## Task to complete:
Take every line containing "stage" from the material and copy it.
(Beginning of Task input)
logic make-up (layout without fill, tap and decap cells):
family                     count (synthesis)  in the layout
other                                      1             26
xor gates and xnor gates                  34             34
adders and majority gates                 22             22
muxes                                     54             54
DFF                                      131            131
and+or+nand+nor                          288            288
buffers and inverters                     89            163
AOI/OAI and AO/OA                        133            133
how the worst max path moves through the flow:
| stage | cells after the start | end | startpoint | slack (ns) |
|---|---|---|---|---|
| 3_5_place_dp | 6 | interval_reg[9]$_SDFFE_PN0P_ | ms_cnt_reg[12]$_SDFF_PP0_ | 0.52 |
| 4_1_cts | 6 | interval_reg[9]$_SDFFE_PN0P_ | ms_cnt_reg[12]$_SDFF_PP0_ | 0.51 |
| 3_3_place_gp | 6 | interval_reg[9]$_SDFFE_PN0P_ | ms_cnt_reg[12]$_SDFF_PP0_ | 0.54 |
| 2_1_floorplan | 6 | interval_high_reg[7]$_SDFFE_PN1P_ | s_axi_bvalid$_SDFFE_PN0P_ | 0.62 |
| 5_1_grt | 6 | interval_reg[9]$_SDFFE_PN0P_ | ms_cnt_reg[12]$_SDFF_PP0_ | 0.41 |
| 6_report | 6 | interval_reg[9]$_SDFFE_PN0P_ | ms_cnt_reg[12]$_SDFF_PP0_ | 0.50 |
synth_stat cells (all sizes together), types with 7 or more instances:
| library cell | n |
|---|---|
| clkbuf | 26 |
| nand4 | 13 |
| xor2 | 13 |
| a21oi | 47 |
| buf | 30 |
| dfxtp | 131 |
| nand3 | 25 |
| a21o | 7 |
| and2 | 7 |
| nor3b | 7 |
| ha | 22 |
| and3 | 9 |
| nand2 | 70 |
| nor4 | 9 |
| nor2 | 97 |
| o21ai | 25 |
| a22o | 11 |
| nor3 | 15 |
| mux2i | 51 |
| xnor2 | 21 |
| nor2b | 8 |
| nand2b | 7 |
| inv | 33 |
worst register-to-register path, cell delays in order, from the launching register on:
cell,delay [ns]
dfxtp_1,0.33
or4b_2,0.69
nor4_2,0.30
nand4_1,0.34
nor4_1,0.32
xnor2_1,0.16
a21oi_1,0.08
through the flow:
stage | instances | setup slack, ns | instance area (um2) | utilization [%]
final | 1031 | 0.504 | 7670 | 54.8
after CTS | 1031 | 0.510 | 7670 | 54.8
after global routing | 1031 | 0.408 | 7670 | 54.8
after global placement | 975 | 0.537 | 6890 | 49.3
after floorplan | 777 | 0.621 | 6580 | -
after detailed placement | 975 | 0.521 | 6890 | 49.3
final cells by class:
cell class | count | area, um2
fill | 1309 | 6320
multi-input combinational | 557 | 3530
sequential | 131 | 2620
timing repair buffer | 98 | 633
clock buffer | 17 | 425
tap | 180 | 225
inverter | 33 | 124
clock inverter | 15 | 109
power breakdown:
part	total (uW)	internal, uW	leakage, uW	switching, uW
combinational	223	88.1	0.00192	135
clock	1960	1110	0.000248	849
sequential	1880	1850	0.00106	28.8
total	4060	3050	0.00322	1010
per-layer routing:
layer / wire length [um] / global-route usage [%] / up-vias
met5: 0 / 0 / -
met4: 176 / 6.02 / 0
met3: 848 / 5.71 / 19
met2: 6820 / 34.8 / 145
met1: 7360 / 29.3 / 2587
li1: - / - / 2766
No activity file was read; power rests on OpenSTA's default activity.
## config.mk

```make
export PLATFORM = sky130hd
export DESIGN_NAME = gss_supervisor
export DESIGN_NICKNAME = d
export VERILOG_FILES = /design/src/hw/gss_pkg.sv /design/src/hw/gss_supervisor.sv
export SDC_FILE = /design/constraint.sdc
export NUM_CORES = 1
export LEC_CHECK = 0
export BUFFER_PORTS_ARGS = -buffer_cell sky130_fd_sc_hd__clkbuf_2
export CAP_MARGIN = 20
export CORE_ASPECT_RATIO = 0.75
export CORE_UTILIZATION = 56
export CTS_CLUSTER_SIZE = 28
export DETAILED_ROUTE_END_ITERATION = 12
export MAX_ROUTING_LAYER = met4
export PLACE_DENSITY = 0.84
export SLEW_MARGIN = 20
export SYNTH_ARGS = -nofsm -noshare
export SYNTH_HDL_FRONTEND = slang
export SYNTH_SLANG_ARGS = --single-unit
```

## constraint.sdc

```tcl
create_clock -name mclk -period 15.99 [get_ports mclk]
set_input_delay 0 -clock mclk [delete_from_list [all_inputs] [get_ports mclk]]
set_output_delay 0 -clock mclk [all_outputs]
set_load 0.02 [all_outputs]
```
==> config.mk <==
export PLATFORM = sky130hd
export DESIGN_NAME = psc_strap_config
export DESIGN_NICKNAME = d
export VERILOG_FILES = /design/src/psc_pkg.sv /design/src/psc_strap_config.sv /design/src/psc_port_merge.sv
export SDC_FILE = /design/constraint.sdc
export NUM_CORES = 1
export LEC_CHECK = 0
export ABC_AREA = 1
export BUFFER_PORTS_ARGS = -buffer_cell sky130_fd_sc_hd__buf_2
export CORE_MARGIN = 2
export CORE_UTILIZATION = 55
export DETAILED_ROUTE_END_ITERATION = 8
export PLACE_DENSITY_LB_ADDON = 0.05
export SLEW_MARGIN = 30
export SYNTH_ARGS = -nofsm -noshare
export SYNTH_HDL_FRONTEND = slang
export SYNTH_SLANG_ARGS = --single-unit
==> constraint.sdc <==
create_clock -name i_core_clk -period 9.63 [get_ports i_core_clk]
set_clock_uncertainty 0.05 [all_clocks]
set_input_delay 0.963 -clock i_core_clk [delete_from_list [all_inputs] [get_ports i_core_clk]]
set_output_delay 0.963 -clock i_core_clk [all_outputs]
set_load 0.05 [all_outputs]
$ cat src/logic/swlck_pkg.sv
// Purpose: Shared types and constants for the switch lock controller.
// Assumes: One upstream port (index 0) and a small number of downstream ports.
// Notes:   TLP kinds are abstracted to a few codes that the lock logic cares about.
`default_nettype none
package swlck_pkg;
  localparam int unsigned SWLCK_NUM_PORTS = 3;
  localparam int unsigned SWLCK_PORT_W    = 2;
  localparam int unsigned SWLCK_UP_PORT   = 0;
  localparam int unsigned SWLCK_STS_W     = 8;
  localparam int unsigned SWLCK_LOCKED_BIT = 0;
  localparam int unsigned SWLCK_DNLOCK_BIT = 1;
  localparam int unsigned SWLCK_PORT_LSB  = 2;
  localparam logic [7:0]  SWLCK_STS_RESET = 8'h00;
  localparam logic [1:0]  SWLCK_PORT_NONE = 2'h3;

  typedef enum logic [2:0] {
    SWLCK_TLP_MWR    = 3'h0,
    SWLCK_TLP_MRDLK  = 3'h1,
    SWLCK_TLP_CPLDLK = 3'h2,
    SWLCK_TLP_CPLLK  = 3'h3,
    SWLCK_TLP_UNLOCK = 3'h4,
    SWLCK_TLP_MSG    = 3'h5,
    SWLCK_TLP_OTHER  = 3'h6
  } swlck_tlp_type;

  typedef enum logic [3:0] {
    SWLCK_IDLE   = 4'b0001,
    SWLCK_DNLOCK = 4'b0010,
    SWLCK_LOCKED = 4'b0100,
    SWLCK_FAILED = 4'b1000
  } swlck_state_type;
endpackage
`default_nettype wire

$ cat src/logic/swlck_if.sv
// Purpose: Carrier between the switch lock controller and the root side.
// Assumes: One TLP header event per cycle on each direction, valid/ready handshake.
// Notes:   Root issues requests; switch returns completions and forwards locks.
`default_nettype none
interface swlck_if
  import swlck_pkg::*;
(
  input wire logic ref_clk,
  input wire logic nrst
);
  // Root to switch upstream port.
  logic          req_valid;
  logic          req_ready;
  swlck_tlp_type req_type;
  logic [1:0]    req_port;
  // Switch to root completions.
  logic          cpl_valid;
  logic          cpl_ready;
  swlck_tlp_type cpl_type;

  modport dev
  (
    input  ref_clk, nrst, req_valid, req_type, req_port, cpl_ready,
    output req_ready, cpl_valid, cpl_type
  );
  modport root
  (
    input  ref_clk, nrst, req_ready, cpl_valid, cpl_type,
    output req_valid, req_type, req_port, cpl_ready
  );
endinterface
`default_nettype wire

$ cat src/logic/swlck_gate.sv
// Purpose: Per-port blocking gate for downstream-originated TLPs.
// Assumes: Source logic holds a TLP stable while its ready is low.
// Notes:   Blocked TLPs are held, never dropped; timeouts live elsewhere.
`default_nettype none
module swlck_gate
  import swlck_pkg::*;
(
  // Source side.
  input  wire logic       src_valid,
  output logic            src_ready,
  input  wire logic [1:0] src_port,
  input  wire logic [1:0] dst_port,
  // Lock state.
  input  wire logic       dn_locked,
  input  wire logic       sw_locked,
  input  wire logic [1:0] lock_port,
  // Fabric side.
  output logic            fab_valid,
  input  wire logic       fab_ready
);
  logic blocked;

  always_comb
  begin
    blocked = 1'b0;
    // A downstream lock only shields the locked port itself.
    if ((dn_locked || sw_locked) && dst_port == lock_port && src_port != lock_port)
    begin
      blocked = 1'b1;
    end
    if (sw_locked && dst_port == SWLCK_PORT_W'(SWLCK_UP_PORT) && src_port != lock_port)
    begin
      blocked = 1'b1;
    end
  end

  // Holding ready low keeps the TLP in its source queue.
  assign fab_valid = src_valid && !blocked;
  assign src_ready = fab_ready && !blocked;
endmodule
`default_nettype wire

$ cat src/logic/swlck_dev.sv
// Purpose: Lock sequence controller of the switch, root-facing end.
// Assumes: Posted-queue empty flags come from the port queues on ref_clk.
// Notes:   Status word is exported for the sideband management slave.
`default_nettype none
module swlck_dev
  import swlck_pkg::*;
#(
  parameter int unsigned NUM_PORTS = SWLCK_NUM_PORTS
)
(
  // Root link.
  swlck_if.dev            up,
  // Posted queue state.
  input  wire logic [NUM_PORTS-1:0] posted_empty_dn,
  input  wire logic [NUM_PORTS-1:0] posted_empty_up,
  // Forward to downstream port.
  output logic            fwd_valid,
  input  wire logic       fwd_ready,
  output swlck_tlp_type   fwd_type,
  output logic [1:0]      fwd_port,
  // Completions from downstream.
  input  wire logic       dcpl_valid,
  output logic            dcpl_ready,
  input  wire swlck_tlp_type dcpl_type,
  input  wire logic [1:0] dcpl_port,
  // Downstream-originated traffic.
  input  wire logic       dtlp_valid,
  output logic            dtlp_ready,
  input  wire logic [1:0] dtlp_src,
  input  wire logic [1:0] dtlp_dst,
  output logic            dtlp_fab_valid,
  input  wire logic       dtlp_fab_ready,
  // Message insertion.
  input  wire logic       msg_valid,
  output logic            msg_ready,
  // Sideband management.
  input  wire logic       mgmt_rd,
  output logic [7:0]      mgmt_rdata,
  output logic [7:0]      switch_status_word,
  output logic            switch_locked_flag
);
  swlck_state_type state_q;
  swlck_state_type state_d;
  logic [1:0]      lock_port_q;
  logic [1:0]      lock_port_d;
  logic [7:0]      rdata_q;
  logic            cpl_pend_q;
  swlck_tlp_type   cpl_type_q;
  logic            req_go;
  logic            cpl_go;
  logic            posted_ok;

  function automatic logic port_empty(input logic [NUM_PORTS-1:0] v, input logic [1:0] p);
    port_empty = (32'(p) < NUM_PORTS) ? v[p] : 1'b1;
  endfunction

  // A lock read or Unlock may pass only once posted traffic ahead of it has drained; other requests pass at once.
  always_comb
  begin
    posted_ok = 1'b1;
    unique case (up.req_type)
      SWLCK_TLP_MRDLK:  posted_ok = port_empty(posted_empty_dn, up.req_port);
      SWLCK_TLP_UNLOCK: posted_ok = &posted_empty_dn;
      default:          posted_ok = 1'b1;
    endcase
  end

  // A new lock read to another port while a sequence is active is refused.
  logic seq_conflict;
  assign seq_conflict = (state_q != SWLCK_IDLE) && up.req_type == SWLCK_TLP_MRDLK
                        && up.req_port != lock_port_q;

  assign fwd_valid = up.req_valid && posted_ok && !seq_conflict;
  assign fwd_type  = up.req_type;
  assign fwd_port  = (up.req_type == SWLCK_TLP_UNLOCK) ? lock_port_q : up.req_port;
  assign up.req_ready = fwd_ready && posted_ok && !seq_conflict;
  assign req_go    = up.req_valid && up.req_ready;

  // Completion returns to root; locked completion waits on upstream posted writes.
  assign dcpl_ready = !cpl_pend_q && port_empty(posted_empty_up, dcpl_port);
  assign cpl_go     = dcpl_valid && dcpl_ready;
  assign up.cpl_valid = cpl_pend_q;
  assign up.cpl_type  = cpl_type_q;

  always_ff @(posedge up.ref_clk or negedge up.nrst)
  begin
    if (!up.nrst)
    begin
      cpl_pend_q <= 1'b0;
      cpl_type_q <= SWLCK_TLP_CPLLK;
    end
    else if (cpl_go)
    begin
      cpl_pend_q <= 1'b1;
      cpl_type_q <= dcpl_type;
    end
    else if (up.cpl_ready)
    begin
      cpl_pend_q <= 1'b0;
    end
  end

  always_comb
  begin
    state_d     = state_q;
    lock_port_d = lock_port_q;
    if (req_go && up.req_type == SWLCK_TLP_UNLOCK)
    begin
      state_d     = SWLCK_IDLE;
      lock_port_d = SWLCK_PORT_NONE;
    end
    else
    begin
      unique case (state_q)
        SWLCK_IDLE:
        begin
          if (req_go && up.req_type == SWLCK_TLP_MRDLK)
          begin
            state_d     = SWLCK_DNLOCK;
            lock_port_d = up.req_port;
          end
        end
        SWLCK_DNLOCK:
        begin
          if (cpl_go && dcpl_port == lock_port_q)
          begin
            state_d = (dcpl_type == SWLCK_TLP_CPLDLK) ? SWLCK_LOCKED : SWLCK_FAILED;
          end
        end
        // Reads, writes and completions do not move a held lock.
        SWLCK_LOCKED: state_d = SWLCK_LOCKED;
        SWLCK_FAILED: state_d = SWLCK_FAILED;
        default:
        begin
          state_d     = SWLCK_IDLE;
          lock_port_d = SWLCK_PORT_NONE;
        end
      endcase
    end
  end

  always_ff @(posedge up.ref_clk or negedge up.nrst)
  begin
    if (!up.nrst)
    begin
      state_q     <= SWLCK_IDLE;
      lock_port_q <= SWLCK_PORT_NONE;
    end
    else
    begin
      state_q     <= state_d;
      lock_port_q <= lock_port_d;
    end
  end

  swlck_gate u_gate
  (
    .src_valid (dtlp_valid),
    .src_ready (dtlp_ready),
    .src_port  (dtlp_src),
    .dst_port  (dtlp_dst),
    .dn_locked (state_q == SWLCK_DNLOCK || state_q == SWLCK_FAILED),
    .sw_locked (state_q == SWLCK_LOCKED),
    .lock_port (lock_port_q),
    .fab_valid (dtlp_fab_valid),
    .fab_ready (dtlp_fab_ready)
  );

  // Message insertion is never gated by lock state.
  assign msg_ready = msg_valid;

  assign switch_locked_flag = (state_q == SWLCK_LOCKED);
  always_comb
  begin
    switch_status_word                   = SWLCK_STS_RESET;
    switch_status_word[SWLCK_LOCKED_BIT] = switch_locked_flag;
    switch_status_word[SWLCK_DNLOCK_BIT] = (state_q != SWLCK_IDLE);
    switch_status_word[SWLCK_PORT_LSB +: 2] = lock_port_q;
  end

  // Sideband reads ignore lock state entirely.
  always_ff @(posedge up.ref_clk or negedge up.nrst)
  begin
    if (!up.nrst)
    begin
      rdata_q <= SWLCK_STS_RESET;
    end
    else if (mgmt_rd)
    begin
      rdata_q <= switch_status_word;
    end
  end
  assign mgmt_rdata = rdata_q;
endmodule
`default_nettype wire

$ cat src/flat_wrapper.sv
// flat-port wrapper written by rule: the top's interface ports become plain ports
module swlck_dev_flat import swlck_pkg::*;
#(
  parameter int unsigned NUM_PORTS = SWLCK_NUM_PORTS
)
  (posted_empty_dn, posted_empty_up, fwd_valid, fwd_ready, fwd_type, fwd_port, dcpl_valid, dcpl_ready, dcpl_type, dcpl_port, dtlp_valid, dtlp_ready, dtlp_src, dtlp_dst, dtlp_fab_valid, dtlp_fab_ready, msg_valid, msg_ready, mgmt_rd, mgmt_rdata, switch_status_word, switch_locked_flag, ref_clk, nrst, up_req_valid, up_req_type, up_req_port, up_cpl_ready, up_req_ready, up_cpl_valid, up_cpl_type);
  swlck_if up_i (.ref_clk(ref_clk), .nrst(nrst));
  input  wire logic [NUM_PORTS-1:0] posted_empty_dn;
  input  wire logic [NUM_PORTS-1:0] posted_empty_up;
  output logic fwd_valid;
  input  wire logic fwd_ready;
  output swlck_tlp_type fwd_type;
  output logic [1:0] fwd_port;
  input  wire logic dcpl_valid;
  output logic dcpl_ready;
  input  wire swlck_tlp_type dcpl_type;
  input  wire logic [1:0] dcpl_port;
  input  wire logic dtlp_valid;
  output logic dtlp_ready;
  input  wire logic [1:0] dtlp_src;
  input  wire logic [1:0] dtlp_dst;
  output logic dtlp_fab_valid;
  input  wire logic dtlp_fab_ready;
  input  wire logic msg_valid;
  output logic msg_ready;
  input  wire logic mgmt_rd;
  output logic [7:0] mgmt_rdata;
  output logic [7:0] switch_status_word;
  output logic switch_locked_flag;
  input wire logic ref_clk;
  input wire logic nrst;
  input wire logic [$bits(up_i.req_valid)-1:0] up_req_valid;
  input wire logic [$bits(up_i.req_type)-1:0] up_req_type;
  input wire logic [$bits(up_i.req_port)-1:0] up_req_port;
  input wire logic [$bits(up_i.cpl_ready)-1:0] up_cpl_ready;
  output wire logic [$bits(up_i.req_ready)-1:0] up_req_ready;
  output wire logic [$bits(up_i.cpl_valid)-1:0] up_cpl_valid;
  output wire logic [$bits(up_i.cpl_type)-1:0] up_cpl_type;
  assign up_i.req_valid = up_req_valid;
  assign up_i.req_type = up_req_type;
  assign up_i.req_port = up_req_port;
  assign up_i.cpl_ready = up_cpl_ready;
  assign up_req_ready = up_i.req_ready;
  assign up_cpl_valid = up_i.cpl_valid;
  assign up_cpl_type = up_i.cpl_type;
  swlck_dev #(.NUM_PORTS(NUM_PORTS)) u_core (.up(up_i), .posted_empty_dn(posted_empty_dn), .posted_empty_up(posted_empty_up), .fwd_valid(fwd_valid), .fwd_ready(fwd_ready), .fwd_type(fwd_type), .fwd_port(fwd_port), .dcpl_valid(dcpl_valid), .dcpl_ready(dcpl_ready), .dcpl_type(dcpl_type), .dcpl_port(dcpl_port), .dtlp_valid(dtlp_valid), .dtlp_ready(dtlp_ready), .dtlp_src(dtlp_src), .dtlp_dst(dtlp_dst), .dtlp_fab_valid(dtlp_fab_valid), .dtlp_fab_ready(dtlp_fab_ready), .msg_valid(msg_valid), .msg_ready(msg_ready), .mgmt_rd(mgmt_rd), .mgmt_rdata(mgmt_rdata), .switch_status_word(switch_status_word), .switch_locked_flag(switch_locked_flag));
endmodule
`config.mk`:
```
export PLATFORM = sky130hd
export DESIGN_NAME = adc_converter_end_flat
export DESIGN_NICKNAME = d
export VERILOG_FILES = /design/src/logic/adc_link_pkg.sv /design/src/logic/adc_link_if.sv /design/src/logic/adc_converter_end.sv /design/src/flat_wrapper.sv
export SDC_FILE = /design/constraint.sdc
export NUM_CORES = 1
export LEC_CHECK = 0
export BUFFER_PORTS_ARGS = -buffer_cell sky130_fd_sc_hd__buf_4
export CAP_MARGIN = 15
export CELL_PAD_IN_SITES_DETAIL_PLACEMENT = 1
export CELL_PAD_IN_SITES_GLOBAL_PLACEMENT = 1
export CORE_MARGIN = 2
export CORE_UTILIZATION = 41
export DETAILED_ROUTE_END_ITERATION = 6
export GPL_TIMING_DRIVEN = 0
export PLACE_DENSITY = 0.8
export SYNTH_ARGS = -nofsm -noshare
export SYNTH_HDL_FRONTEND = slang
export SYNTH_SLANG_ARGS = --single-unit
```
`constraint.sdc`:
```
create_clock -name core_clk -period 1.55 [get_ports core_clk]
set_input_delay 0.0775 -clock core_clk [delete_from_list [all_inputs] [get_ports core_clk]]
set_output_delay 0.0775 -clock core_clk [all_outputs]
set_load 0.02 [all_outputs]
```
--- src/shared/wake_lin_pkg.sv ---
// Shared constants and types for the wake pin and bus transceiver mode block.
// Assumes one 50 MHz clock on both ends; no imports, all uses are scoped.
package wake_lin_pkg;
  // ==========================================================================
  // Timing
  localparam int REF_CLK_MHZ        = 50;
  localparam int WAKE_FILT_MIN_US   = 10;
  localparam int WAKE_FILT_MAX_US   = 25;
  // Settle between min and max: 10 us rounded up, plus margin inside 25 us
  localparam int WAKE_FILT_CYC      = (WAKE_FILT_MIN_US * REF_CLK_MHZ) + 1;
  localparam int BUS_FILT_US        = 30;
  localparam int BUS_FILT_CYC       = BUS_FILT_US * REF_CLK_MHZ;
  localparam int NUM_XCVR           = 3;

  // ==========================================================================
  // Device command encoding (opcode in cmd[7:4], argument in cmd[3:0])
  localparam logic [3:0] OP_NOP       = 4'h0;
  localparam logic [3:0] OP_CHIP_MODE = 4'h1;
  localparam logic [3:0] OP_XCVR_MODE = 4'h2;
  localparam logic [3:0] OP_SLOPE     = 4'h3;
  localparam logic [3:0] OP_PIN_CFG   = 4'h4;
  localparam logic [3:0] OP_CLR_FLAGS = 4'h5;
  // Argument fields
  localparam int XCVR_SEL_POS  = 2;
  localparam int PIN_EN_POS    = 0;
  localparam int MASK_RISE_POS = 1;
  localparam int MASK_FALL_POS = 2;
  localparam int MASK_BUS_POS  = 3;

  // ==========================================================================
  // Status word (device to host), bit positions
  localparam int ST_LEVEL_POS  = 0;
  localparam int ST_FLAG_A_POS = 1;
  localparam int ST_FLAG_B_POS = 2;
  localparam int ST_BUS_POS    = 3;  // three bits, one per transceiver
  localparam int ST_SLOPE_POS  = 6;
  localparam int ST_MODE_POS   = 8;  // three bits

  // ==========================================================================
  // Wake source register at offset 0x0
  localparam logic [7:0] WAKE_SRC_OFS   = 8'h00;
  localparam logic [7:0] WAKE_SRC_RESET = 8'h00;
  localparam int WS_PIN_POS  = 0;
  localparam int WS_BUS_POS  = 1;

  // ==========================================================================
  // Host register offsets
  localparam logic [3:0] HR_CMD    = 4'h0;
  localparam logic [3:0] HR_STATUS = 4'h1;
  localparam logic [3:0] HR_WSRC   = 4'h2;
  localparam logic [3:0] HR_RXD    = 4'h3;

  typedef enum logic [2:0] {
    CHIP_INIT, CHIP_NORMAL, CHIP_STOP, CHIP_SLEEP,
    CHIP_RESTART, CHIP_FAILSAFE, CHIP_FLASH, CHIP_OFF
  } chip_mode_t;

  typedef enum logic [1:0] {
    XM_OFF, XM_WAKE, XM_NORMAL, XM_RXONLY
  } xcvr_mode_t;

  localparam logic SLOPE_LOW    = 1'b0;
  localparam logic SLOPE_NORMAL = 1'b1;
endpackage
--- src/mps_pkg.sv ---
/*
  mps_pkg: constants for the pair steering control block.
  Assumes a single 100 MHz clock domain and a management write/read port
  that presents register index, data and strobes directly.
*/
package mps_pkg;
  localparam logic [4:0] MPS_REG_EXT_CTRL2 = 5'h13;
  localparam logic [4:0] MPS_REG_BASIC_CTRL = 5'h00;
  localparam int MPS_BIT_NODE = 15;
  localparam int MPS_BIT_SWMODE = 14;
  localparam int MPS_BIT_RFAULT = 13;
  localparam int MPS_BIT_AUTO_XO = 9;
  localparam int MPS_BIT_FORCE_SEL = 8;
  localparam int MPS_BIT_HIZ = 7;
  localparam int MPS_BIT_AUTO_PD = 0;
  localparam int MPS_BIT_ISOLATE = 10;
  localparam logic [15:0] MPS_EXT_CTRL2_RST = 16'h4201;
  // writable bits: 12:11, 9:0
  localparam logic [15:0] MPS_EXT_CTRL2_WMASK = 16'h1BFF;
  // auto crossover slot timing
  localparam int MPS_CLK_MHZ = 100;
  localparam int MPS_SLOT_US = 1000;
  localparam int MPS_SLOT_CYC = MPS_SLOT_US * MPS_CLK_MHZ;
  localparam logic [15:0] MPS_LFSR_SEED = 16'hACE1;
  localparam int MPS_ADDR_W = 5;
  localparam int MPS_SAMPLE_CYC = 2;
endpackage
`config.mk`:
```
export PLATFORM = sky130hd
export DESIGN_NAME = apsr_regs
export DESIGN_NICKNAME = d
export VERILOG_FILES = /design/src/include/apsr_pkg.sv /design/src/hw/apsr_wb_slave.sv /design/src/hw/apsr_irq.sv /design/src/hw/apsr_regs.sv
export VERILOG_INCLUDE_DIRS = /design/src /design/src/include
export SDC_FILE = /design/constraint.sdc
export NUM_CORES = 1
export LEC_CHECK = 0
export BUFFER_PORTS_ARGS = -buffer_cell sky130_fd_sc_hd__buf_2
export CAP_MARGIN = 20
export CORE_ASPECT_RATIO = 0.6
export CORE_MARGIN = 2
export CORE_UTILIZATION = 50
export DETAILED_ROUTE_END_ITERATION = 8
export PLACE_DENSITY = 0.79
export SYNTH_ARGS = -nofsm -noshare
export SYNTH_HDL_FRONTEND = slang
export SYNTH_HIERARCHICAL = 1
export SYNTH_SLANG_ARGS = --single-unit
```
`constraint.sdc`:
```
create_clock -name clk_in -period 1.85 [get_ports clk_in]
set_input_delay 0.37 -clock clk_in [delete_from_list [all_inputs] [get_ports clk_in]]
set_output_delay 0.37 -clock clk_in [all_outputs]
set_load 0.02 [all_outputs]
```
(End of Task input)
## Answer to the problem:
| stage | cells after the start | end | startpoint | slack (ns) |
stage | instances | setup slack, ns | instance area (um2) | utilization [%]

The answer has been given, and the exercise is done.